▶ **Saved entries**:
File: src/rtl/mplier32_seq_ctrl_if.sv
// Operand/product handshake bundle for the sequential radix-8 Booth multiplier.
interface mplier32_seq_ctrl_if #(
  parameter int WIDTH = 32,
  parameter int CNT_W = 4
);
  logic                 in_valid;
  logic                 in_ready;
  logic                 op_signed;
  logic [WIDTH-1:0]     mplier;
  logic [WIDTH-1:0]     mcand;
  logic                 out_valid;
  logic                 out_ready;
  logic [2*WIDTH-1:0]   product;
  logic                 busy;
  logic [CNT_W-1:0]     group_idx;

  modport master (
    output in_valid, op_signed, mplier, mcand, out_ready,
    input  in_ready, out_valid, product, busy, group_idx
  );

  modport slave (
    input  in_valid, op_signed, mplier, mcand, out_ready,
    output in_ready, out_valid, product, busy, group_idx
  );
endinterface

File: src/rtl/mplier32_seq_ctrl.sv
// Sequential radix-8 Booth multiplier: one recoded group per cycle, MSB-first,
// accumulating into a 2*WIDTH register; exact product on a valid/ready output.
module mplier32_seq_ctrl #(
  parameter int WIDTH = 32,
  parameter int CNT_W = 4
) (
  input  logic                clk,
  input  logic                rst,
  mplier32_seq_ctrl_if.slave  io
);
  localparam int GROUPS = (WIDTH + 3) / 3;
  localparam int EW     = WIDTH + 3;
  localparam int PW     = 2 * WIDTH;

  typedef enum logic [1:0] {IDLE, RUN, DONE} state_e;

  state_e           state_q;
  logic [EW-1:0]    mcand_q, mplier_q;
  logic [PW-1:0]    acc_q, product_q;
  logic             out_valid_q, busy_q;
  logic [CNT_W-1:0] grp_q;

  logic             m_ext, c_ext;
  logic [3:0]       grp_bits;
  logic             neg;
  logic [2:0]       mag;
  logic [PW-1:0]    mc_w, pp_mag, pp, acc_d;

  assign m_ext = io.op_signed & io.mplier[WIDTH-1];
  assign c_ext = io.op_signed & io.mcand[WIDTH-1];

  // Recode the current overlapping 4-bit window into sign + magnitude 0..4.
  always_comb begin
    grp_bits = 4'(mplier_q >> (3 * grp_q));
    neg      = grp_bits[3];
    mag      = 3'd0;
    case (grp_bits)
      4'd0, 4'd15:  mag = 3'd0;
      4'd1, 4'd2:   mag = 3'd1;
      4'd3, 4'd4:   mag = 3'd2;
      4'd5, 4'd6:   mag = 3'd3;
      4'd7:         mag = 3'd4;
      4'd8:         mag = 3'd4;
      4'd9, 4'd10:  mag = 3'd3;
      4'd11, 4'd12: mag = 3'd2;
      4'd13, 4'd14: mag = 3'd1;
      default:      mag = 3'd0;
    endcase
    mc_w = {{(PW-EW){mcand_q[EW-1]}}, mcand_q};
    case (mag)
      3'd0:    pp_mag = '0;
      3'd1:    pp_mag = mc_w;
      3'd2:    pp_mag = mc_w << 1;
      3'd3:    pp_mag = (mc_w << 1) + mc_w;
      default: pp_mag = mc_w << 2;
    endcase
    pp    = neg ? -pp_mag : pp_mag;
    acc_d = (acc_q << 3) + pp;
  end

  always_ff @(posedge clk) begin
    if (rst) begin
      state_q     <= IDLE;
      mcand_q     <= '0;
      mplier_q    <= '0;
      acc_q       <= '0;
      product_q   <= '0;
      out_valid_q <= 1'b0;
      busy_q      <= 1'b0;
      grp_q       <= '0;
    end else begin
      case (state_q)
        IDLE: begin
          if (io.in_valid) begin
            mcand_q  <= {{3{c_ext}}, io.mcand};
            mplier_q <= {m_ext, m_ext, io.mplier, 1'b0};
            acc_q    <= '0;
            grp_q    <= CNT_W'(GROUPS - 1);
            busy_q   <= 1'b1;
            state_q  <= RUN;
          end
        end
        RUN: begin
          acc_q <= acc_d;
          if (grp_q == '0) begin
            product_q   <= acc_d;
            out_valid_q <= 1'b1;
            state_q     <= DONE;
          end else begin
            grp_q <= grp_q - 1'b1;
          end
        end
        DONE: begin
          if (io.out_ready) begin
            out_valid_q <= 1'b0;
            busy_q      <= 1'b0;
            state_q     <= IDLE;
          end
        end
        default: state_q <= IDLE;
      endcase
    end
  end

  // Held low through reset so nothing is accepted while the block is clearing.
  assign io.in_ready  = (state_q == IDLE) & ~rst;
  assign io.out_valid = out_valid_q;
  assign io.product   = product_q;
  assign io.busy      = busy_q;
  assign io.group_idx = grp_q;
endmodule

▶ **PROBLEM DETAILS**: Match on "output" and report each line of the data above that has it.

▶ **ANSWER SPACE**:
    output in_valid, op_signed, mplier, mcand, out_ready,
    output in_ready, out_valid, product, busy, group_idx
// accumulating into a 2*WIDTH register; exact product on a valid/ready output.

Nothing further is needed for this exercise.